Reproduce the entries shown below only from the line with "grt_pass1_wl_um 19200 \" down to the line with "class,instances,area share", keeping both end lines and copying each one exactly.

"""

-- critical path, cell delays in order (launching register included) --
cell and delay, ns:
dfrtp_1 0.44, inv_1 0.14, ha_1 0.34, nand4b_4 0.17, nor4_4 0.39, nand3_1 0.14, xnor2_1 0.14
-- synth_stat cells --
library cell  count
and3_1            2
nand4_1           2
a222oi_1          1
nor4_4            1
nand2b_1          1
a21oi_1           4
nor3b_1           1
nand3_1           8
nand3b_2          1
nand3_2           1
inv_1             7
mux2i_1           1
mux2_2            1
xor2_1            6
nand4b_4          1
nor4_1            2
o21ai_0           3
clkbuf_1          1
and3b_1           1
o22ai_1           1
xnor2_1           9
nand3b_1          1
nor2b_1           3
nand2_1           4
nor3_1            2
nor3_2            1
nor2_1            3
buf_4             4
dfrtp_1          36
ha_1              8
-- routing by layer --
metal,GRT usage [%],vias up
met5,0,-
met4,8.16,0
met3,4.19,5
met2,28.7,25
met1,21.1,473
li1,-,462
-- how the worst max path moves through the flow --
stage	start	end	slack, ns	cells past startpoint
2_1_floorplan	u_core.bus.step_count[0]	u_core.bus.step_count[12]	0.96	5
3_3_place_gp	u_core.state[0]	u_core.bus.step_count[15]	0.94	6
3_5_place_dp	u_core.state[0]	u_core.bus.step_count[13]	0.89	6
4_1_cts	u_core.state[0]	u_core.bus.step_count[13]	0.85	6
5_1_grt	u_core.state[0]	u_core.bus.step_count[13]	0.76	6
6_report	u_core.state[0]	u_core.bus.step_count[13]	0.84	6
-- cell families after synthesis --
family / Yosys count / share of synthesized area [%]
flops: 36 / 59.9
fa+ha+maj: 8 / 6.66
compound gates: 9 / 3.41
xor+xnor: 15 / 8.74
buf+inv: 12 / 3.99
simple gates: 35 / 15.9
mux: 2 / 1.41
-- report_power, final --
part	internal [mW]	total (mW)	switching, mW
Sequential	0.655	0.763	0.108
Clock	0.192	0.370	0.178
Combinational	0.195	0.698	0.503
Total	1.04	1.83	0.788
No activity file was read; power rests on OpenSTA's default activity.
File: src/flat_wrapper.sv
// flat-port wrapper written by rule: the top's interface ports become plain ports
module or1200_cnt_arb_flat import or1200_cnt_arb_pkg::*;
#(
    parameter int NREQ = DEF_NREQ,
    parameter int CW   = DEF_CW
)
  (clk, rst, bus_req, bus_cfg_we, bus_cfg_sel, bus_cfg_thr, bus_irq_clr, bus_gnt, bus_cnt, bus_irq, bus_busy);
  or1200_cnt_arb_if #(.NREQ(NREQ), .CW(CW)) bus_i ();
  input  logic clk;
  input  logic rst;
  input wire logic [$bits(bus_i.req)-1:0] bus_req;
  input wire logic [$bits(bus_i.cfg_we)-1:0] bus_cfg_we;
  input wire logic [$bits(bus_i.cfg_sel)-1:0] bus_cfg_sel;
  input wire logic [$bits(bus_i.cfg_thr)-1:0] bus_cfg_thr;
  input wire logic [$bits(bus_i.irq_clr)-1:0] bus_irq_clr;
  output wire logic [$bits(bus_i.gnt)-1:0] bus_gnt;
  output wire logic [$bits(bus_i.cnt)-1:0] bus_cnt;
  output wire logic [$bits(bus_i.irq)-1:0] bus_irq;
  output wire logic [$bits(bus_i.busy)-1:0] bus_busy;
  assign bus_i.req = bus_req;
  assign bus_i.cfg_we = bus_cfg_we;
  assign bus_i.cfg_sel = bus_cfg_sel;
  assign bus_i.cfg_thr = bus_cfg_thr;
  assign bus_i.irq_clr = bus_irq_clr;
  assign bus_gnt = bus_i.gnt;
  assign bus_cnt = bus_i.cnt;
  assign bus_irq = bus_i.irq;
  assign bus_busy = bus_i.busy;
  or1200_cnt_arb #(.NREQ(NREQ), .CW(CW)) u_core (.clk(clk), .rst(rst), .bus(bus_i));
endmodule
File: config.mk
export PLATFORM = sky130hd
export DESIGN_NAME = or1200_cnt_arb_flat
export DESIGN_NICKNAME = d
export VERILOG_FILES = /design/src/rtl/or1200_cnt_arb_pkg.sv /design/src/rtl/or1200_cnt_arb_if.sv /design/src/rtl/or1200_rr_pick.sv /design/src/rtl/or1200_cnt_arb.sv /design/src/flat_wrapper.sv
export SDC_FILE = /design/constraint.sdc
export NUM_CORES = 1
export LEC_CHECK = 0
export BUFFER_PORTS_ARGS = -buffer_cell sky130_fd_sc_hd__buf_2
export CELL_PAD_IN_SITES_DETAIL_PLACEMENT = 1
export CELL_PAD_IN_SITES_GLOBAL_PLACEMENT = 1
export CORE_MARGIN = 4
export CORE_UTILIZATION = 36
export CTS_BUF_LIST = sky130_fd_sc_hd__clkbuf_16
export DETAILED_ROUTE_END_ITERATION = 10
export PLACE_DENSITY = 0.85
export REMOVE_ABC_BUFFERS = 1
export SKIP_CTS_REPAIR_TIMING = 1
export SLEW_MARGIN = 40
export SYNTH_ARGS = -nofsm -noshare
export SYNTH_HDL_FRONTEND = slang
export SYNTH_SLANG_ARGS = --single-unit
File: constraint.sdc
create_clock -name clk -period 2.5 [get_ports clk]
set_clock_uncertainty 0.1 [all_clocks]
set_input_delay 0.125 -clock clk [delete_from_list [all_inputs] [get_ports clk]]
set_output_delay 0.125 -clock clk [all_outputs]
set_load 0.1 [all_outputs]
--- src/rtl/npc_pkg.sv ---
//------------------------------------------------------------------------------
// npc_pkg : shared RV32I opcode constants, instruction format codes, decoder.
// Revision: 1.0
//------------------------------------------------------------------------------
`default_nettype none

package npc_pkg;

    typedef enum logic [2:0] {
        FMT_R   = 3'd0,
        FMT_I   = 3'd1,
        FMT_S   = 3'd2,
        FMT_B   = 3'd3,
        FMT_U   = 3'd4,
        FMT_J   = 3'd5,
        FMT_UNK = 3'd7
    } fmt_e;

    localparam logic [6:0] c_OPC_OP     = 7'b0110011;
    localparam logic [6:0] c_OPC_OP_IMM = 7'b0010011;
    localparam logic [6:0] c_OPC_LOAD   = 7'b0000011;
    localparam logic [6:0] c_OPC_JALR   = 7'b1100111;
    localparam logic [6:0] c_OPC_SYSTEM = 7'b1110011;
    localparam logic [6:0] c_OPC_STORE  = 7'b0100011;
    localparam logic [6:0] c_OPC_BRANCH = 7'b1100011;
    localparam logic [6:0] c_OPC_LUI    = 7'b0110111;
    localparam logic [6:0] c_OPC_AUIPC  = 7'b0010111;
    localparam logic [6:0] c_OPC_JAL    = 7'b1101111;

    function automatic fmt_e decode_fmt(input logic [6:0] opc);
        case (opc)
            c_OPC_OP:                                           return FMT_R;
            c_OPC_OP_IMM, c_OPC_LOAD, c_OPC_JALR, c_OPC_SYSTEM: return FMT_I;
            c_OPC_STORE:                                        return FMT_S;
            c_OPC_BRANCH:                                       return FMT_B;
            c_OPC_LUI, c_OPC_AUIPC:                             return FMT_U;
            c_OPC_JAL:                                          return FMT_J;
            default:                                            return FMT_UNK;
        endcase
    endfunction

endpackage

`default_nettype wire

--- src/rtl/idu_imm_gen.sv ---
//------------------------------------------------------------------------------
// idu_imm_gen : combinational RV32I immediate extraction for a decoded format.
// Revision: 1.0
//------------------------------------------------------------------------------
`default_nettype none

module idu_imm_gen
    import npc_pkg::*;
(
    input  logic [31:0] inst_i,
    input  fmt_e        fmt_i,
    output logic [31:0] imm_o
);

    // Opcode bits never contribute to the immediate.
    logic w_unused_opc;
    assign w_unused_opc = ^inst_i[6:0];

    always_comb begin
        imm_o = 32'd0;
        case (fmt_i)
            FMT_I: imm_o = {{20{inst_i[31]}}, inst_i[31:20]};
            FMT_S: imm_o = {{20{inst_i[31]}}, inst_i[31:25], inst_i[11:7]};
            FMT_B: imm_o = {{19{inst_i[31]}}, inst_i[31], inst_i[7],
                            inst_i[30:25], inst_i[11:8], 1'b0};
            FMT_U: imm_o = {inst_i[31:12], 12'd0};
            FMT_J: imm_o = {{11{inst_i[31]}}, inst_i[31], inst_i[19:12],
                            inst_i[20], inst_i[30:21], 1'b0};
            default: imm_o = 32'd0;
        endcase
    end

endmodule

`default_nettype wire

--- src/rtl/idu.sv ---
//------------------------------------------------------------------------------
// idu : fetch queue (circular FIFO) with RV32I decode of the head entry.
//       Optional RV32E/illegal check enabled by macro IDU_ILLEGAL_CHK_EN.
// Revision: 1.0
//------------------------------------------------------------------------------
`default_nettype none

module idu
    import npc_pkg::*;
#(
    parameter int unsigned DEPTH = 2
) (
    input  logic        clk,
    input  logic        rst,
    input  logic        in_valid,
    output logic        in_ready,
    input  logic [31:0] in_pc,
    input  logic [31:0] in_inst,
    input  logic        flush,
    output logic        out_valid,
    input  logic        out_ready,
    output logic [31:0] out_pc,
    output logic [31:0] out_inst,
    output logic [4:0]  out_rs1,
    output logic [4:0]  out_rs2,
    output logic [4:0]  out_rd,
    output logic [31:0] out_imm,
    output logic [2:0]  out_fmt,
    output logic        out_illegal
);

    localparam int unsigned c_PTR_W = (DEPTH > 1) ? $clog2(DEPTH) : 1;
    localparam int unsigned c_CNT_W = $clog2(DEPTH + 1);
    localparam logic [c_CNT_W-1:0] c_FULL = c_CNT_W'(DEPTH);

    logic [31:0]        pc_mem   [DEPTH];
    logic [31:0]        inst_mem [DEPTH];
    logic [c_PTR_W-1:0] wptr_q, wptr_d;
    logic [c_PTR_W-1:0] rptr_q, rptr_d;
    logic [c_CNT_W-1:0] cnt_q,  cnt_d;
    logic               w_push, w_pop;
    fmt_e               w_fmt;

    assign in_ready  = (cnt_q < c_FULL);
    assign out_valid = (cnt_q != '0);
    assign w_push    = in_valid && in_ready;
    assign w_pop     = out_valid && out_ready;

    // Flush wins over any coincident push or pop.
    always_comb begin
        wptr_d = wptr_q;
        rptr_d = rptr_q;
        cnt_d  = cnt_q;
        if (flush) begin
            wptr_d = '0;
            rptr_d = '0;
            cnt_d  = '0;
        end else begin
            if (w_push) wptr_d = wptr_q + 1'b1;
            if (w_pop)  rptr_d = rptr_q + 1'b1;
            case ({w_push, w_pop})
                2'b10:   cnt_d = cnt_q + 1'b1;
                2'b01:   cnt_d = cnt_q - 1'b1;
                default: cnt_d = cnt_q;
            endcase
        end
    end

    always_ff @(posedge clk) begin
        if (!rst) begin
            wptr_q <= '0;
            rptr_q <= '0;
            cnt_q  <= '0;
        end else begin
            wptr_q <= wptr_d;
            rptr_q <= rptr_d;
            cnt_q  <= cnt_d;
        end
    end

    always_ff @(posedge clk) begin
        if (w_push && !flush) begin
            pc_mem[wptr_q]   <= in_pc;
            inst_mem[wptr_q] <= in_inst;
        end
    end

    assign out_pc   = pc_mem[rptr_q];
    assign out_inst = inst_mem[rptr_q];
    assign out_rs1  = out_inst[19:15];
    assign out_rs2  = out_inst[24:20];
    assign out_rd   = out_inst[11:7];
    assign w_fmt    = decode_fmt(out_inst[6:0]);
    assign out_fmt  = w_fmt;

    idu_imm_gen u_imm_gen (
        .inst_i (out_inst),
        .fmt_i  (w_fmt),
        .imm_o  (out_imm)
    );

`ifdef IDU_ILLEGAL_CHK_EN
    logic w_use_rs1, w_use_rs2, w_use_rd;

    always_comb begin
        w_use_rs1   = (w_fmt == FMT_R) || (w_fmt == FMT_I) ||
                      (w_fmt == FMT_S) || (w_fmt == FMT_B);
        w_use_rs2   = (w_fmt == FMT_R) || (w_fmt == FMT_S) || (w_fmt == FMT_B);
        w_use_rd    = (w_fmt == FMT_R) || (w_fmt == FMT_I) ||
                      (w_fmt == FMT_U) || (w_fmt == FMT_J);
        // RV32E only has x0..x15, so bit 4 of any used index is illegal.
        out_illegal = (w_fmt == FMT_UNK) || (out_inst[1:0] != 2'b11) ||
                      (w_use_rs1 && out_rs1[4]) ||
                      (w_use_rs2 && out_rs2[4]) ||
                      (w_use_rd  && out_rd[4]);
    end
`else
    assign out_illegal = 1'b0;
`endif

endmodule

`default_nettype wire
--- config.mk ---
export PLATFORM = sky130hd
export DESIGN_NAME = idu
export DESIGN_NICKNAME = d
export VERILOG_FILES = /design/src/rtl/npc_pkg.sv /design/src/rtl/idu_imm_gen.sv /design/src/rtl/idu.sv
export SDC_FILE = /design/constraint.sdc
export NUM_CORES = 1
export LEC_CHECK = 0
export CAP_MARGIN = 0
export CORE_UTILIZATION = 46
export DETAILED_ROUTE_END_ITERATION = 8
export PLACE_DENSITY = 0.83
export SLEW_MARGIN = 20
export SYNTH_ARGS = -nofsm -noshare
export SYNTH_HDL_FRONTEND = slang
export SYNTH_SLANG_ARGS = --single-unit
--- constraint.sdc ---
create_clock -name clk -period 9.2 [get_ports clk]
set_clock_uncertainty 0.15 [all_clocks]
set_input_delay 1.38 -clock clk [delete_from_list [all_inputs] [get_ports clk]]
set_output_delay 1.38 -clock clk [all_outputs]
set_load 0.01 [all_outputs]
==> flow_metrics.tcl, run 1 <==
set metrics [dict create \
    cp-start-kind "flop" \
    start_util 0.482 \
    critPathKind "flop to output pin" \
    yosys_warnings 0 \
    syn-num-nets 407 \
    drc_errors 8 \
    synth_top_area_share 0.687 \
    power_frac_seq 0.468 \
    cts_setup_buffers 0 \
    crit_path_end_kind "output pin" \
    rows 39 \
    finalWorstSetupSlack_ns 3.90 \
    dpl.hpwl_um 9160 \
    die-area_um2 12600 \
    r2r_slack_ns 7.20 \
    relSlewSlack 0.289 \
    cts_tree "done" \
    p_int_w 0.00117 \
    setup_viol 0 \
    cts_hold_repair.buffers 0 \
    synthCells 337 \
    ys_top_cells_by_count "edfxtp_1 (128), mux2_2 (47), buf_4 (16)" \
    drt-initial-drc-count 233 \
    rr_startpoint "cnt_q[1]" \
    synth_ff_type "edfxtp_1" \
    synth_edf_count 128 \
    leakage_nw 2.80 \
    violations "design-rule violations" \
    drv_slew 0 \
    wire_per_inst_um 20.1 \
    hold_violations 0 \
    worstMarginPinSlew_ns 1.07 \
    status "finished with violations" \
    worstHoldStart "rptr_q" \
    totalWireLength_um 13500 \
    clock-sinks 133 \
    grt_pass1_wl_um 20500 \
    cp_cell_sequence "mux2i_4, nand3_1, a221oi_4, a221oi_1, o22ai_1, clkdlybuf4s50_1" \
    ir_drop_mv 0.126 \
    overflow 0 \
    min_to "rptr_q" \
    cts_buffer_depth 2 \
    insertion_delay_ns 0.39 \
    die_w_um 112 \
    clkPwrFrac 0.430 \
    dp_slack_ns 4.30 \
    drt-vias-per-instance 5.36 \
    syn2layout_area_growth_pct 43.5 \
    antenna_found_initial 0 \
    drv_cap 0 \
    synth.largest_area_cell "edfxtp_1" \
    final.min_clock_period_ns 5.30 \
    tns_ns 0 \
    rr_endpoint "inst_mem[1][12]" \
    power.density_nw_per_um2 185 \
    grt_use_met3 0.0686 \
    async_flop_share 0 \
    yosys.cell_types.count 46 \
    fin_cells 672 \
    io_pins 186 \
    max_clock_freq_mhz 189 \
    synth_most_common_cell "edfxtp_1" \
    pwr-share-comb 0.102 \
    hold_path_class "flop to flop" \
    cp_max_fo 70 \
    h-tree-depth 4 \
    drtPass1Iterations 8 \
    cts_root_buffer "clkbuf_16" \
    rr_worst_depth 4 \
    antenna_cells 0 \
    drive_gt1_frac 0.185 \
    cts_buffers 17 \
    track_usage 0.221 \
    io_buffers 184 \
    finalWeightedCongestion 0.822 \
    clk_pin_slew_ns 0.06 \
    core_um2 11600 \
    grt_setup_unrepaired "false" \
    min_path_cells 2 \
    synth-seq-area-share 0.705 \
    required_ns 7.67 \
    grtUsageMet1 0.270 \
    grt_max_degree 71 \
    die_h_um 112 \
    cp_slowest_cell "dfxtp_4" \
    min_period_over_period 0.576 \
    postSynthAreaPerCell_um2 16.6 \
    cp_slowest_stage_delay_ns 1.00 \
    p_sw_frac 0.215 \
    ant_nets 0 \
    syn_area_um2 5600 \
    cts_resized 0 \
    nets 586 \
    synth.top_cells.by_area "edfxtp_1 (69%), mux2_2 (9.5%), mux2i_1 (2.3%), buf_4 (2.1%), dfxtp_1 (1.8%)" \
    grtUsageMet2 0.380 \
    grt_pass1_vias 3821 \
    worstPathArrival_ns 3.77 \
    synth.ff_latch_count 133 \
    power.switching_w 0.000319 \
    vias 3605 \
    gr-max-usage-layer "met2" \
    placed_cells 640 \
]
==> cell usage in the layout, fill, tap and decap left out, types with 6 or more instances in the layout <==
cell type | netlist | routed
nand3_1 | 6 | 6
mux2i_1 | 13 | 13
a21bo_1 | 8 | 8
o21ai_0 | 7 | 7
nand2_1 | 11 | 11
clkdlybuf4s50_1 | 0 | 184
inv_1 | 14 | 14
mux2_2 | 47 | 47
nor2_1 | 13 | 13
o22ai_1 | 12 | 12
edfxtp_1 | 128 | 128
clkbuf_16 | 0 | 17
==> kinds of logic (layout without fill, tap and decap cells) <==
kind of cell / Yosys count / after routing / synth area share
flip-flops: 133 / 133 / 0.705
AND/OR/NAND/NOR: 49 / 49 / 0.0449
adder cells (fa/ha/maj): 1 / 1 / 0.00224
XOR/XNOR: 4 / 4 / 0.00626
AO/OA/AOI/OAI: 39 / 39 / 0.0584
buffers and inverters: 44 / 236 / 0.0449
other: 1 / 1 / 0.000670
multiplexers: 66 / 66 / 0.138
==> sequential cells by signal, indices dropped and copies added, names as in the netlist, named ones only <==
signal,cells
cnt_q,2
wptr_q,1
inst_mem,64
rptr_q,1
pc_mem,64
==> through the flow <==
stage	instance area, µm²	hold slack (ns)	util	total power, W
finish	8030	0.369	0.691	0.00149
global route	8030	0.412	0.691	0.00153
CTS	8030	0.366	0.691	0.00149
detailed placement	7460	0.353	0.643	0.000859
global placement	7460	0.333	0.643	0.000853
floorplan	5600	0.316	-	0.000772
==> worst max-delay path: cells and delay by family (launching register included) <==
kind	cells	cell delay, ns
buffers and inverters	1	0.57
muxes	1	0.52
AOI/OAI and AO/OA	3	0.97
and+or+nand+nor	1	0.22
DFF	1	1.00
==> routing by layer <==
metal / part of all wire / wire, µm / vias to the layer above
li1: - / - / 1642
met1: 0.38 / 5180 / 1748
met2: 0.51 / 6840 / 204
met3: 0.10 / 1370 / 11
met4: 0.0076 / 102 / 0
met5: 0 / 0 / -
==> power by group through the flow <==
stage | clock [W] | combinational, W | sequential, W
4_1_cts | 0.000646 | 0.000152 | 0.000695
6_report | 0.000640 | 0.000152 | 0.000695
3_3_place_gp | 0 | 0.000147 | 0.000706
2_1_floorplan | 0 | 0.0000665 | 0.000705
5_1_grt | 0.000677 | 0.000161 | 0.000697
3_5_place_dp | 0 | 0.000151 | 0.000708
==> area by class of cell <==
type | instances | area, µm²
timing repair buffer | 187 | 1860
fill | 768 | 3580
clock inverter | 14 | 135
clock buffer | 18 | 429
inverter | 17 | 63.8
tap | 143 | 179
multi-input combinational | 160 | 1410
sequential | 133 | 3950
==> how the worst max path moves through the flow <==
stage / from / endpoint / slack, ns / depth (start not counted)
4_1_cts: flop / out_imm[2] / 3.89 / 6
3_5_place_dp: flop / out_imm[2] / 4.30 / 6
2_1_floorplan: in_valid / inst_mem[1][0] / 2.29 / 2
6_report: flop / out_imm[11] / 3.90 / 6
3_3_place_gp: flop / out_imm[3] / 4.42 / 6
5_1_grt: flop / out_imm[11] / 3.67 / 6
Power figures use the tool's default switching activity.
==> run 2: changes to the inputs <==
Settings changed: CORE_UTILIZATION 46 to 41, PLACE_DENSITY 0.83 to 0.79.
Clock period 9.2 ns to 4.8 ns, I/O delays scaled along.
==> run 2 against run 1 <==
The run now ends clean. Critical endpoint unchanged. Highest routed layer unchanged. Register-to-register slack got worse by 4.2 ns. Sequential power increased by 91%. Final cell count increased by 5.4%. Global-route usage decreased by 3.8 points. Routed wire length decreased by 8.0%. Die area increased by 12%. First-iteration DRC count decreased by 31%.
==> flow_metrics.tcl, run 2 (same netlist as run 1, synthesis figures left out) <==
set metrics [dict create \
    status "completed" \
    hold_slack_ns 0.357 \
    grt_pass1_vias 3608 \
    rr_startpoint "cnt_q[1]" \
    cts_setup_buffers 0 \
    start_util 0.421 \
    leakage_nw 2.83 \
    critPathKind "flop to output pin" \
    drv_cap 0 \
    cts_root_buffer "clkbuf_16" \
    cts_resized 0 \
    wire_per_inst_um 17.5 \
    final_cell_mix "clkdlybuf4s50_1 (184), edfxtp_1 (128), mux2_2 (47)" \
    tns_ns 0 \
    core_um2 13300 \
    antenna_cells 0 \
    io_buffers 184 \
    required_ns 3.93 \
    syn2layout_area_growth_pct 45.4 \
    worstHoldStart "cnt_q[1]" \
    power.density_nw_per_um2 357 \
    finalWorstSetupSlack_ns 0.570 \
    totalWireLength_um 12400 \
    die-area_um2 14100 \
    cts_tree "done" \
    cts_hold_repair.buffers 0 \
    dp_slack_ns 0.991 \
    grt_max_degree 42 \
    cp-start-kind "flop" \
    hold_path_class "flop to flop" \
    clk_pin_slew_ns 0.06 \
    track_usage 0.182 \
    vias 3563 \
    cts_buffers 17 \
    dpl.hpwl_um 8590 \
    crit_path_end_kind "output pin" \
    drtPass1Iterations 6 \
    drive_gt1_frac 0.194 \
    grt_pass1_wl_um 19200 \
    h-tree-depth 4 \
    hold_violations 0 \
    drv_slew 0 \
    reg_top3 "inst_mem (64), pc_mem (64), cnt_q (2)" \
    grt_setup_unrepaired "false" \
    place_area_um2 7540 \
    die_h_um 119 \
    finalInstanceArea_um2 8140 \
    finalWeightedCongestion 0.843 \
    final.min_clock_period_ns 4.23 \
    insertion_delay_ns 0.40 \
    ant_nets 0 \
    cts_buffer_depth 2 \
    relSlewSlack 0.520 \
    antenna_found_initial 0 \
    overflow 0 \
    fillers 992 \
    drt-vias-per-instance 5.03 \
    multi_input_area_um2 1420 \
    regArea_um2 3950 \
    setup_viol 0 \
    io_pins 186 \
    layout_commonest_cell "clkdlybuf4s50_1" \
    worstMarginPinSlew_ns 0.718 \
    clock-sinks 133 \
    nets 589 \
    drt-initial-drc-count 160 \
    cp_max_fo 41 \
    rows 42 \
    worstPathArrival_ns 3.36 \
    max_clock_freq_mhz 236 \
    drc_errors 0 \
    die_w_um 119 \
    ir_drop_mv 0.250 \
    min_period_over_period 0.881 \
]
-- run 2: cell types whose count changed in the layout (fill, tap and decap cells not counted), sizes merged --
cell    previous run  this run
inv               18        24
buf                3         6
clkbuf            18        17
clkinv             7         2
-- run 2: final cells by class --
class,instances,area share
Tap cell,176,0.0271
Multi-Input combinational cell,160,0.175
Inverter,17,0.00784
Sequential cell,133,0.485
Timing Repair Buffer,190,0.232
Clock inverter,15,0.0208
Clock buffer,17,0.0523
-- run 2: final timing paths --
| kind | slack [ns] | end | cells past startpoint |
|---|---|---|---|
| worst min-delay path | 0.36 | cnt_q[1] | 2 |
| worst max register to register | 2.98 | cnt_q[1] | 5 |
| worst min register to register | 0.36 | cnt_q[1] | 2 |
| worst max-delay path | 0.57 | out_imm[11] | 7 |
-- run 2: where the power goes --
group | switching, W | total [W] | internal (W)
registers | 0.0000132 | 0.00133 | 0.00131
clock network | 0.000507 | 0.00128 | 0.000778
logic | 0.000128 | 0.000294 | 0.000165
total | 0.000648 | 0.00291 | 0.00226
-- run 2: worst max-delay path: stages (launching register included) --
cell	delay, ns
dfxtp_4	0.66
buf_4	0.57
mux2i_1	0.15
buf_4	0.22
nor4_1	0.37
a221oi_1	0.09
o22ai_1	0.27
clkdlybuf4s50_1	0.60
-- run 2: per-layer routing --
metal	GRT usage	up-vias	part of all wire
met5	0	-	0
met3	0.0632	17	0.068
met1	0.222	1745	0.42
met2	0.301	159	0.50
met4	0.0649	0	0.019
li1	-	1642	-
-- run 2: metrics by stage --
stage	power [W]	utilization	cells
floorplan	0.00148	-	337
global placement	0.00164	0.567	676
detailed placement	0.00165	0.567	676
CTS	0.00294	0.612	708
global route	0.00301	0.612	708
finish	0.00291	0.612	708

"""

PROBLEM SOLUTION:
    grt_pass1_wl_um 19200 \
    h-tree-depth 4 \
    hold_violations 0 \
    drv_slew 0 \
    reg_top3 "inst_mem (64), pc_mem (64), cnt_q (2)" \
    grt_setup_unrepaired "false" \
    place_area_um2 7540 \
    die_h_um 119 \
    finalInstanceArea_um2 8140 \
    finalWeightedCongestion 0.843 \
    final.min_clock_period_ns 4.23 \
    insertion_delay_ns 0.40 \
    ant_nets 0 \
    cts_buffer_depth 2 \
    relSlewSlack 0.520 \
    antenna_found_initial 0 \
    overflow 0 \
    fillers 992 \
    drt-vias-per-instance 5.03 \
    multi_input_area_um2 1420 \
    regArea_um2 3950 \
    setup_viol 0 \
    io_pins 186 \
    layout_commonest_cell "clkdlybuf4s50_1" \
    worstMarginPinSlew_ns 0.718 \
    clock-sinks 133 \
    nets 589 \
    drt-initial-drc-count 160 \
    cp_max_fo 41 \
    rows 42 \
    worstPathArrival_ns 3.36 \
    max_clock_freq_mhz 236 \
    drc_errors 0 \
    die_w_um 119 \
    ir_drop_mv 0.250 \
    min_period_over_period 0.881 \
]
-- run 2: cell types whose count changed in the layout (fill, tap and decap cells not counted), sizes merged --
cell    previous run  this run
inv               18        24
buf                3         6
clkbuf            18        17
clkinv             7         2
-- run 2: final cells by class --
class,instances,area share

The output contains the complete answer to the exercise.